The last time the NFIB inventory plan number was this low there was an $11 billion inventory withdrawal in the ensuing four quarters that ended up shaving almost 2 percentage points (annualized) from real GDP.
The bottom is NOT in, all the profits are a sham, the banks have all failed the stress test (or are poised to do so when the economy tanks more) job losses and unemployment are at RECORD highs almost everywhere (since statistics began in 76). If you bought the dip, sell the high because another crash will be coming soon (probably next month? who knows, but it’s coming), and get ready to short financials if you want to take profit, otherwise you’ll be losing your ass again. If, like me, you’re not investing at all, you’re probably gonna be fine.
But, I mean, sweet Einstein:
The NFIB job openings index inched lower in March to 10 from 11 in each of the previous two months to stand at its lowest level since November 1991. If memory serves us correctly, a sustained and robust recovery – one that is usually confirmed by a bear market in Treasuries – was at least two years away. And, in the 35-year history of the series, the hiring intentions component, at -10, has never been as low as it is today.
And yet…
Careful. We’ve seen a nice bounce to clear an oversold condition, coupled with the very ordinary “ebb and flow” of economic data that periodically offers intermittent relief even in the worst economic downturns. What we haven’t seen to any real extent is “revulsion.” Quite to the contrary, investors have frantically bid up the worst credits – distressed financials, homebuilders, and heavily leveraged cyclicals, while the percentage of bullish investment advisors has quickly surged above the percentage of bearish advisors.
Just as soon as someone makes a red cent, the gold rush is on again. Only the shovel salesmen (or in this case the guy booking $12 bucks of profit when you’ve sold your stocks at a crushing loss) make money in this time, which is why the investment advisors (shovel salesmen) are getting out the bullhorns and cheering anything that looks like it’s “good.” And yet, you and I, the smart money savers on the sidelines, are the ones getting royally rogered. To wit:
Fundamentally, my view is that the U.S. economy is on very thin ice, and that by focusing on the bailout of corporate bondholders rather than the restructuring of debt, we are courting the risk of a far deeper downturn. Last year, I didn’t think it was conceivable that policy-makers would attempt to address this problem by making lenders whole with public funds. This is an ethical abomination, putting the public in the position of absorbing the losses that should properly be borne by those who provided capital to these institutions. It is not sustainable. What it does is place the public in the position of losing first, but it will not, and cannot prevent the ultimate failure of the debt – for the simple reason that without restructuring, the debt can’t be serviced.
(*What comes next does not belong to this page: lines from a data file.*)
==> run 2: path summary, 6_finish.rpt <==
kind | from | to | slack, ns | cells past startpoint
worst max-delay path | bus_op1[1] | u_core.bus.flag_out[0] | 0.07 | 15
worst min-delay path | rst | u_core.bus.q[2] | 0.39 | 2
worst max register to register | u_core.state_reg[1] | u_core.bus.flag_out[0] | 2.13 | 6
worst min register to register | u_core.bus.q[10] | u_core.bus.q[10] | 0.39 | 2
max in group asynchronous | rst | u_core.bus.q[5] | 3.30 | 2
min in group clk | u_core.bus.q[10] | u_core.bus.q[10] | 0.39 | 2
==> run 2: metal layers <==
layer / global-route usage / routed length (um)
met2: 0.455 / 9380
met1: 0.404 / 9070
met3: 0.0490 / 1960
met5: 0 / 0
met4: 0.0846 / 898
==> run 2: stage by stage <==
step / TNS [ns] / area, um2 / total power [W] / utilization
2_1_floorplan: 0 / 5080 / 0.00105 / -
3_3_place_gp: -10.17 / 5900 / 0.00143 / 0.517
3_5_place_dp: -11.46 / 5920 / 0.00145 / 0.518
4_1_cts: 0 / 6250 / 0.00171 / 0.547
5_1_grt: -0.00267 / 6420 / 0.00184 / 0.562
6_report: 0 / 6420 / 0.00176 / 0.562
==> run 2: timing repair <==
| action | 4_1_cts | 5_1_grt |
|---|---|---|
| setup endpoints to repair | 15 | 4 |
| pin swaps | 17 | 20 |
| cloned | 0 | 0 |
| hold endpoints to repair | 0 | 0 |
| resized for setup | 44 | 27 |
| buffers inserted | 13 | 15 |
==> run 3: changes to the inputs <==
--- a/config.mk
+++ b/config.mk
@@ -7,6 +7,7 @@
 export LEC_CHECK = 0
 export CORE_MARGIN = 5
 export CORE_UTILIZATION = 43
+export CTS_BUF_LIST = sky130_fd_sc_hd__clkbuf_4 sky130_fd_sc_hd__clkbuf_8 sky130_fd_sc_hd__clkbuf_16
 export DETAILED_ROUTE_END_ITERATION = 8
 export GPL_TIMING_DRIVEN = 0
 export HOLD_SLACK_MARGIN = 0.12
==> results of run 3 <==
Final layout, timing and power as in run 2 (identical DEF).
File: src/rtl/pe_pkg.sv
// Shared types and constants for the systolic PE: stage-1 record and saturation limits.
// The stage-1 product field is sized for the widest supported operand (DATA_W <= 31).
package pe_pkg;

    localparam int DEF_DATA_W = 8;
    localparam int DEF_ACC_W  = 32;
    localparam int PROD_MAX_W = 64;
    localparam int ACC_MAX_W  = 128;

    typedef struct packed {
        logic signed [PROD_MAX_W-1:0] product;
        logic                         valid;
        logic                         first;
    } stage1_t;

    // Largest (neg=0) or smallest (neg=1) two's-complement value of acc_w bits,
    // returned in the low acc_w bits of a ACC_MAX_W-wide vector.
    function automatic logic [ACC_MAX_W-1:0] sat_limit(input int acc_w, input logic neg);
        logic [ACC_MAX_W-1:0] lim;
        lim = '0;
        for (int i = 0; i < ACC_MAX_W; i++) begin
            if (i < acc_w - 1) begin
                lim[i] = 1'b1;
            end
        end
        if (neg) begin
            lim = ~lim;
        end
        return lim;
    endfunction

endpackage

File: src/rtl/pe_mul_stage.sv
// Operand extension and multiply, optionally registered as stage 1.
// Latency PIPE_MUL cycles; holds contents while enable=0, no backpressure.
// Invalid terms are zeroed here so downstream never sees a stray product.
module pe_mul_stage
    import pe_pkg::*;
#(
    parameter int DATA_W   = DEF_DATA_W,
    parameter int PIPE_MUL = 1
) (
    input  logic              clk,
    input  logic              clear,
    input  logic              enable,
    input  logic              unsigned_mode,
    input  logic              push,
    input  logic [DATA_W-1:0] a,
    input  logic [DATA_W-1:0] b,
    input  logic              a_valid,
    input  logic              b_valid,
    output stage1_t           s1
);

    logic signed [DATA_W:0]     a_ext;
    logic signed [DATA_W:0]     b_ext;
    logic signed [2*DATA_W+1:0] prod;
    stage1_t                    nxt;

    assign a_ext = {~unsigned_mode & a[DATA_W-1], a};
    assign b_ext = {~unsigned_mode & b[DATA_W-1], b};
    assign prod  = a_ext * b_ext;

    always_comb begin
        nxt         = '0;
        nxt.valid   = a_valid & b_valid;
        nxt.first   = push & a_valid & b_valid;
        nxt.product = nxt.valid ? PROD_MAX_W'(prod) : '0;
    end

    generate
        if (PIPE_MUL != 0) begin : g_reg
            always_ff @(posedge clk) begin
                if (clear) begin
                    s1 <= '0;
                end else if (enable) begin
                    s1 <= nxt;
                end
            end
        end else begin : g_comb
            assign s1 = nxt;
        end
    endgenerate

endmodule

File: src/rtl/pe_systolic_param.sv
// Output-stationary systolic PE: MAC with saturating/wrapping accumulate and drain chain.
// Latency: operands forward in 1 cycle, term reaches out_c after 1+PIPE_MUL enabled edges.
// No backpressure; enable=0 freezes every register, reset/start clear regardless.
module pe_systolic_param
    import pe_pkg::*;
#(
    parameter int DATA_W    = DEF_DATA_W,
    parameter int ACC_W     = DEF_ACC_W,
    parameter int PIPE_MUL  = 1,
    parameter int SATURATE  = 1,
    parameter int HAS_A_OUT = 1,
    parameter int HAS_B_OUT = 1
) (
    input  logic              clk,
    input  logic              reset,
    input  logic              start,
    input  logic              enable,
    input  logic              push,
    input  logic              unsigned_mode,
    input  logic              drain,
    input  logic [DATA_W-1:0] in_a,
    input  logic [DATA_W-1:0] in_b,
    input  logic              in_a_valid,
    input  logic              in_b_valid,
    input  logic [ACC_W-1:0]  in_c,
    output logic [DATA_W-1:0] out_a,
    output logic [DATA_W-1:0] out_b,
    output logic              out_a_valid,
    output logic              out_b_valid,
    output logic [ACC_W-1:0]  out_c,
    output logic              ovf,
    output logic              collide
);

    generate
        if (ACC_W < 2*DATA_W + 2) begin : g_bad_acc_w
            $error("pe_systolic_param: ACC_W must be >= 2*DATA_W+2");
        end
        if (ACC_W > ACC_MAX_W || 2*DATA_W + 2 > PROD_MAX_W) begin : g_bad_width
            $error("pe_systolic_param: width exceeds package limits");
        end
    endgenerate

    localparam logic [ACC_MAX_W-1:0] SAT_MAX_FULL = sat_limit(ACC_W, 1'b0);
    localparam logic [ACC_MAX_W-1:0] SAT_MIN_FULL = sat_limit(ACC_W, 1'b1);
    localparam logic [ACC_W-1:0]     SAT_MAX      = SAT_MAX_FULL[ACC_W-1:0];
    localparam logic [ACC_W-1:0]     SAT_MIN      = SAT_MIN_FULL[ACC_W-1:0];

    logic                    clr;
    stage1_t                 s1;
    logic signed [ACC_W-1:0] prod_ext;
    logic signed [ACC_W-1:0] acc_q;
    logic signed [ACC_W:0]   sum;
    logic                    sum_ovf;
    logic        [ACC_W-1:0] sum_res;

    assign clr = reset | start;

    pe_mul_stage #(
        .DATA_W   (DATA_W),
        .PIPE_MUL (PIPE_MUL)
    ) u_mul (
        .clk           (clk),
        .clear         (clr),
        .enable        (enable),
        .unsigned_mode (unsigned_mode),
        .push          (push),
        .a             (in_a),
        .b             (in_b),
        .a_valid       (in_a_valid),
        .b_valid       (in_b_valid),
        .s1            (s1)
    );

    assign prod_ext = ACC_W'($signed(s1.product));

    // One extra bit exposes overflow as a disagreement between the top two bits.
    always_comb begin
        sum     = {acc_q[ACC_W-1], acc_q} + {prod_ext[ACC_W-1], prod_ext};
        sum_ovf = sum[ACC_W] ^ sum[ACC_W-1];
        sum_res = sum[ACC_W-1:0];
        if (sum_ovf && (SATURATE != 0)) begin
            sum_res = sum[ACC_W] ? SAT_MIN : SAT_MAX;
        end
    end

    always_ff @(posedge clk) begin
        if (clr) begin
            acc_q   <= '0;
            ovf     <= 1'b0;
            collide <= 1'b0;
        end else if (enable) begin
            if (drain) begin
                acc_q <= in_c;
                if (s1.valid) begin
                    collide <= 1'b1;
                end
            end else if (s1.valid && s1.first) begin
                acc_q <= prod_ext;
            end else if (s1.valid) begin
                acc_q <= sum_res;
                if (sum_ovf) begin
                    ovf <= 1'b1;
                end
            end
        end
    end

    assign out_c = acc_q;

    generate
        if (HAS_A_OUT != 0) begin : g_a_out
            always_ff @(posedge clk) begin
                if (clr) begin
                    out_a       <= '0;
                    out_a_valid <= 1'b0;
                end else if (enable) begin
                    out_a       <= in_a;
                    out_a_valid <= in_a_valid;
                end
            end
        end else begin : g_a_tie
            assign out_a       = '0;
            assign out_a_valid = 1'b0;
        end

        if (HAS_B_OUT != 0) begin : g_b_out
            always_ff @(posedge clk) begin
                if (clr) begin
                    out_b       <= '0;
                    out_b_valid <= 1'b0;
                end else if (enable) begin
                    out_b       <= in_b;
                    out_b_valid <= in_b_valid;
                end
            end
        end else begin : g_b_tie
            assign out_b       = '0;
            assign out_b_valid = 1'b0;
        end
    endgenerate

endmodule
File: config.mk
export PLATFORM = sky130hd
export DESIGN_NAME = pe_systolic_param
export DESIGN_NICKNAME = d
export VERILOG_FILES = /design/src/rtl/pe_pkg.sv /design/src/rtl/pe_mul_stage.sv /design/src/rtl/pe_systolic_param.sv
export SDC_FILE = /design/constraint.sdc
export NUM_CORES = 1
export LEC_CHECK = 0
export ABC_AREA = 1
export CAP_MARGIN = 20
export CORE_ASPECT_RATIO = 0.7
export CORE_UTILIZATION = 45
export DETAILED_ROUTE_END_ITERATION = 8
export GPL_ROUTABILITY_DRIVEN = 0
export PLACE_DENSITY_LB_ADDON = 0.25
export SLEW_MARGIN = 20
export SYNTH_ARGS = -nofsm -noshare
export SYNTH_HDL_FRONTEND = slang
export SYNTH_SLANG_ARGS = --single-unit
File: constraint.sdc
create_clock -name clk -period 11.8 [get_ports clk]
set_input_delay 3.54 -clock clk [delete_from_list [all_inputs] [get_ports clk]]
set_output_delay 3.54 -clock clk [all_outputs]
set_load 0.02 [all_outputs]
==> impl_metrics.py, run 1 <==
metrics = {
    "synthesis": {
        "syn-cell-area_um2": 8612,
        "yosys.area.top_type_share_pct": 19.61,
        "synth-seq-cells": 72,
        "synth_most_common_cell": "nand2_1",
        "synthArstFlopShare_pct": 0,
        "synth_edf_count": 0,
        "ys_types": 39,
        "yosysWarnings": 0,
        "netlist_top_cells_count": "nand2_1, inv_1, a21oi_1, dfxtp_1, fa_1",
        "synthCells": 1310,
        "synth_top_flop_cell": "dfxtp_1",
        "syn_nets": 1508,
        "yosysTopAreaCell": "nand2_1",
        "ys_seq_area_share_pct": 16.74,
        "yosys-top-cells-area": "nand2_1, dfxtp_1, fa_1",
        "synth.avg_cell_area_um2": 6.574,
    },
    "power_and_ir_drop": {
        "powerDensity_nw_per_um2": 118.1,
        "p_leak_nw": 5.248,
        "p_total_mw": 1.190,
        "peakVddDrop_v": 0.00009738,
    },
    "setup_path": {
        "crit_slowest_cell": "clkdlybuf4s50_1",
        "path_buf_inv": 5,
        "end_kind": "flop",
        "cpPeakStageDelay_ns": 0.71,
        "required_ns": 12.00,
        "arrival_ns": 9.24,
        "path_class": "in2reg",
        "critPathMaxFanout": 11,
        "worstPathCellList": "clkdlybuf4s50_1, nand2_1, or2_2, fa_1, fa_1, inv_1, fa_1, fa_1, inv_1, fa_1, inv_1, ha_1, nand2_1, o21ai_0, nand2_1, nand3_1, nand2_1, inv_1, o21ai_0, nand2_1, a21oi_1, o21ai_0, a21oi_1",
        "crit_path_start_kind": "input pin",
        "crit_family": "adder cells",
    },
    "global_route": {
        "antenna_found_initial": 0,
        "grt_pass1_wl_um": 39290,
        "track_usage_pct": 24.83,
        "gr-total-overflow": 0,
        "grt_pass1_vias": 7761,
        "grt_max_degree": 62,
    },
    "final_layout": {
        "fill_cells": 1829,
        "regArea_um2": 1441,
        "drive_gt1_share_pct": 5.908,
        "diodes": 0,
        "final_area_um2": 10080,
        "syn_to_final_growth_pct": 17.00,
        "finalNetCount": 1582,
        "multi_input_area_um2": 6147,
    },
    "clock_tree": {
        "clock_sinks": 72,
        "cts_buffer_depth": 2,
        "ctsResizeCount": 0,
        "cts_root_buffer": "clkbuf_16",
        "cts_tree": "done",
        "clock_latency_ns": 0.35,
        "cts_buffers": 9,
        "cts_hold_buf": 0,
        "htreeDepth": 3,
        "clk_pin_slew_ns": 0.06,
        "post_cts_buffers": 0,
    },
    "detailed_routing": {
        "post_drt_wl_per_cell_um": 14.65,
        "postRouteAntennaNets": 0,
        "viasPerCell": 5.119,
        "routed_wl_um": 23800,
        "first_iter_violations": 625,
        "drc_errors": 0,
        "vias": 8313,
        "first_pass_iters": 5,
    },
    "die": {
        "die_w_um": 167.3,
        "die-area_um2": 19700,
        "rows": 41,
        "start_util_pct": 46.89,
        "die_h_um": 117.7,
        "core_um2": 18370,
        "io_pins": 109,
    },
    "outcome": {
        "outcome": "complete, no violations",
    },
    "place": {
        "dpl.hpwl_um": 18420,
        "dpl_cell_area_um2": 9787,
        "portBuffers": 108,
        "dpl_worst_slack_ns": 2.399,
    },
    "timing": {
        "final.setup.tns_ns": 0,
        "hold_violations": 0,
        "drv_slew": 0,
        "finalCriticalPeriod_ns": 9.047,
        "setup_viol": 0,
        "rsz0062_at_grt": "no",
        "finClkSkew_ns": 0.006094,
        "tightestPinTransition_ns": 1.035,
        "max_clock_freq_mhz": 110.5,
        "worst_slack_ns": 2.753,
        "period_share_pct": 76.67,
        "hold_slack_ns": 0.4589,
        "slew_headroom_pct": 30.56,
    },
    "hold_path": {
        "hp-class": "reg2reg",
    },
    "flow_run": {
        "timing.max_cap.violations": 0,
    },
}
-- flip-flops by register name (all words and copies together) (netlist names) --
register and count:
out_b_valid 1, collide 1, u_mul.s1 20, out_a_valid 1, ovf 1, out_a 8, out_c 32, out_b 8
-- layout by cell type (no fill, tap or decap), types with 2 or more instances in the layout --
master,count
clkbuf_16,9
clkinv_2,2
a31oi_1,2
xor2_1,16
nor4_1,2
a21oi_2,5
nand4_1,2
inv_2,11
o21ai_0,47
nor2_1,60
clkinv_1,2
ha_1,70
or2_2,15
clkinvlp_4,2
nand2_2,25
dfxtp_1,72
o21a_1,4
nor2_4,2
o211ai_1,5
nor3_1,4
fa_1,71
inv_1,197
o21bai_1,11
buf_4,4
xnor2_1,14
nand2_1,450
o21ai_1,5
a21oi_1,124
clkdlybuf4s50_1,108
nand3_1,32
a21o_1,3
-- power breakdown --
group / switching, mW / internal [mW] / total, mW
sequential: 0.00983 / 0.252 / 0.262
clock: 0.118 / 0.163 / 0.281
combinational: 0.394 / 0.253 / 0.647
total: 0.522 / 0.668 / 1.19
-- worst paths after layout --
path | start | endpoint | slack (ns) | depth (start not counted)
max | in_b[7] | u_mul.s1[18]$_SDFFE_PP0P_ | 2.75 | 23
max reg2reg | out_c[0]$_SDFFE_PP0P_ | out_c[17]$_SDFFE_PP0P_ | 8.09 | 18
min reg2reg | out_b_valid$_SDFFE_PP0P_ | out_b_valid$_SDFFE_PP0P_ | 0.46 | 2
min | out_b_valid$_SDFFE_PP0P_ | out_b_valid$_SDFFE_PP0P_ | 0.46 | 2
-- metal layers --
layer,GRT usage [%],up-vias,wire [µm]
met5,0,-,0
met4,4.587,0,174
met3,4.674,14,1571
met2,36.69,263,9644
met1,37.43,3830,12410
li1,-,4206,-
-- per-stage QoR --
| stage | instances | util, % |
|---|---|---|
| after floorplan | 1310 | - |
| after global placement | 1609 | 53.29 |
| after detailed placement | 1609 | 53.29 |
| after CTS | 1624 | 54.86 |
| after global routing | 1624 | 54.86 |
| final | 1624 | 54.86 |
-- worst reg2reg max path: cells and delay by family, from the launching register on --
family,cells,cell delay [ns]
buffers and inverters,1,0.07
AOI/OAI and AO/OA,2,0.87
adders and majority gates,2,0.66
DFF,1,0.40
and+or+nand+nor,13,1.55
-- cell families (layout without fill, tap and decap cells) --
group | count (synthesis) | after routing | synth area share, %
AOI/OAI and AO/OA | 208 | 208 | 13.18
xor gates and xnor gates | 30 | 30 | 3.051
adders and majority gates | 141 | 141 | 26.67
buffers and inverters | 260 | 338 | 11.88
DFF | 72 | 72 | 16.74
and+or+nand+nor | 599 | 599 | 28.48
-- final cells by class --
cell class | count | share of cell area (%)
Multi-Input combinational cell | 978 | 61.01
Sequential cell | 72 | 14.31
Timing Repair Buffer | 112 | 11.03
Inverter | 211 | 7.873
Tap cell | 236 | 2.931
Clock buffer | 10 | 2.272
Clock inverter | 5 | 0.5836
Power figures use the tool's default switching activity.
==> run 2: changes to the inputs <==
- clock period: 11.8 -> 7.3 ns (I/O delays scaled with it)
==> impl_metrics.py, run 2 (synthesis results as in run 1) <==
metrics = {
    "power_and_ir_drop": {
        "peakVddDrop_v": 0.0001641,
        "p_leak_nw": 5.467,
        "powerDensity_nw_per_um2": 199.3,
    },
    "clock_tree": {
        "htreeDepth": 3,
        "cts_root_buffer": "clkbuf_16",
        "cts_tree": "done",
        "clock_sinks": 72,
        "cts_hold_buf": 0,
        "clock_latency_ns": 0.35,
        "clk_pin_slew_ns": 0.06,
        "cts_buffer_depth": 2,
        "cts_buffers": 9,
    },
    "flow_run": {
        "timing.max_cap.violations": 0,
    },
    "detailed_routing": {
        "highest-signal-layer": "met4",
        "dr_wl_met3_um": 2322,
        "wl_met2_um": 9651,
        "first_pass_iters": 6,
        "routed_wl_um": 24520,
        "viasPerCell": 5.102,
        "drc_errors": 0,
        "postRouteAntennaNets": 0,
        "vias": 8479,
        "first_iter_violations": 741,
        "wl_met1_um": 12210,
        "post_drt_wl_per_cell_um": 14.75,
    },
    "setup_path": {
        "worstPathCellList": "clkdlybuf4s50_1, inv_1, nand2_1, or2_2, fa_1, fa_1, inv_1, fa_1, fa_1, inv_1, fa_1, inv_1, ha_4, a21oi_1, o21ai_0, nand2_1, nand3_1, nand2_1, nand2_1, a21oi_1, a21oi_1, o21ai_0, a21oi_1",
        "arrival_ns": 7.15,
        "r2r_start": "u_mul.s1[32]$_SDFFE_PP0P_",
        "cpPeakStageDelay_ns": 0.55,
        "crit_slowest_cell": "fa_1",
        "critPathLaunch": "unsigned_mode",
        "critPathMaxFanout": 3,
        "path_class": "in2reg",
        "end_kind": "flop",
        "required_ns": 7.50,
        "crit_path_start_kind": "input pin",
        "crit_family": "adder cells",
        "path_common_cell": "fa_1",
        "path_buf_inv": 5,
    },
    "die": {
        "start_util_pct": 46.89,
        "rows": 41,
        "die_h_um": 117.7,
        "core_um2": 18370,
        "io_pins": 109,
        "die_w_um": 167.3,
        "die-area_um2": 19700,
    },
    "final_layout": {
        "largest_reg_flops": 32,
        "diodes": 0,
        "drive_gt1_share_pct": 8.906,
        "final_common_cell": "nand2_1",
        "finalNetCount": 1619,
        "fill_cells": 1781,
        "fin_cells": 1662,
        "regArea_um2": 1441,
        "syn_to_final_growth_pct": 21.04,
        "final_cell_mix": "nand2_1, inv_1, a21oi_1",
        "final_area_um2": 10420,
        "multi_input_area_um2": 6171,
    },
    "hold_path": {
        "hp-start": "out_b_valid$_SDFFE_PP0P_",
        "hp-class": "reg2reg",
    },
    "timing": {
        "tightestPinTransition_ns": 1.046,
        "finalCriticalPeriod_ns": 6.953,
        "rsz0062_at_grt": "no",
        "slew_headroom_pct": 30.11,
        "setup_viol": 0,
        "final.setup.tns_ns": 0,
        "finClkSkew_ns": 0.01094,
        "period_share_pct": 95.25,
        "hold_violations": 0,
        "drv_slew": 0,
        "max_clock_freq_mhz": 143.8,
    },
    "place": {
        "dpl.hpwl_um": 19230,
        "dpl_cell_area_um2": 10060,
        "portBuffers": 108,
        "placed_cells": 1646,
    },
    "global_route": {
        "track_usage_pct": 25.85,
        "grt_pass1_wl_um": 40810,
        "antenna_found_initial": 0,
        "grt_max_degree": 62,
        "gr-total-overflow": 0,
        "grt_pass1_vias": 7941,
    },
    "outcome": {
        "outcome": "complete, no violations",
    },
}
run 2: worst min-delay path: stages (launching register included):
cell,delay (ns)
dfxtp_1,0.31
nand2_1,0.06
a21oi_1,0.05
run 2: path summary, 6_finish.rpt:
check / endpoint / slack, ns / depth (start not counted)
setup / recovery: u_mul.s1[32]$_SDFFE_PP0P_ / 0.35 / 23
hold / removal: out_b_valid$_SDFFE_PP0P_ / 0.46 / 2
setup reg to reg: out_c[17]$_SDFFE_PP0P_ / 3.57 / 15
hold reg to reg: out_b_valid$_SDFFE_PP0P_ / 0.46 / 2
run 2: area by class of cell:
class | count | area share [%]
Timing Repair Buffer | 149 | 13.37
Multi-Input combinational cell | 978 | 59.20
Inverter | 211 | 7.610
Clock inverter | 6 | 0.8642
Tap cell | 236 | 2.833
Sequential cell | 72 | 13.83
Clock buffer | 10 | 2.293
run 2: per-layer routing:
| metal | vias up | global-route usage, % |
|---|---|---|
| li1 | 4258 | - |
| met1 | 3880 | 40.00 |
| met2 | 310 | 35.78 |
| met3 | 31 | 6.153 |
| met4 | 0 | 5.161 |
| met5 | - | 0 |
run 2: where the power goes:
part	switching, mW	total, mW	internal [mW]
clock	0.199	0.510	0.311
combinational	0.661	1.14	0.483
sequential	0.0158	0.424	0.408
total	0.876	2.08	1.20
run 2: through the flow:
step	utilization, %	hold WS, ns	setup slack (ns)	power [mW]
6_report	56.76	0.4591	0.3467	2.077
5_1_grt	56.76	0.4816	0.01562	2.278
4_1_cts	56.59	0.4617	0.2094	2.050
3_5_place_dp	54.80	0.4466	-0.1280	1.522
3_3_place_gp	54.80	0.4385	-0.07404	1.510
2_1_floorplan	-	0.4557	0.4154	1.211
run 2: repair_timing:
item,in CTS,in global routing
gates resized for setup,0,10
buffers inserted,0,0
endpoints found under the setup margin,0,3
As if that wasn’t scary enough, it looks like I am (unfortunately) going to be right about Depression 2.0.
As Harvard historian Niall Ferguson observed last week, “Only somebody who studies financial history could say, as I was trying to say, ‘Look, something as big as the liquidity crisis of 1914 or as big as the banking crisis of 1931 is imminent.’ We don’t really have a great many options here. If we stay the present course, you’re going to see the tailspin continue. To be effective, a large-scale restructuring of household indebtedness would need to be mandatory. The Great Depression was initially a U.S. financial crisis. But what made it a depression was its global contagion, and then the breakdown of trade and the retreat into protectionism. All of that can happen. All of that is in fact happening with terrifying speed.”
People did know, and the only ones claiming they weren’t warned were the people who refused to listen when they were warned. Only this time, the grasshopper is in charge of the whole world.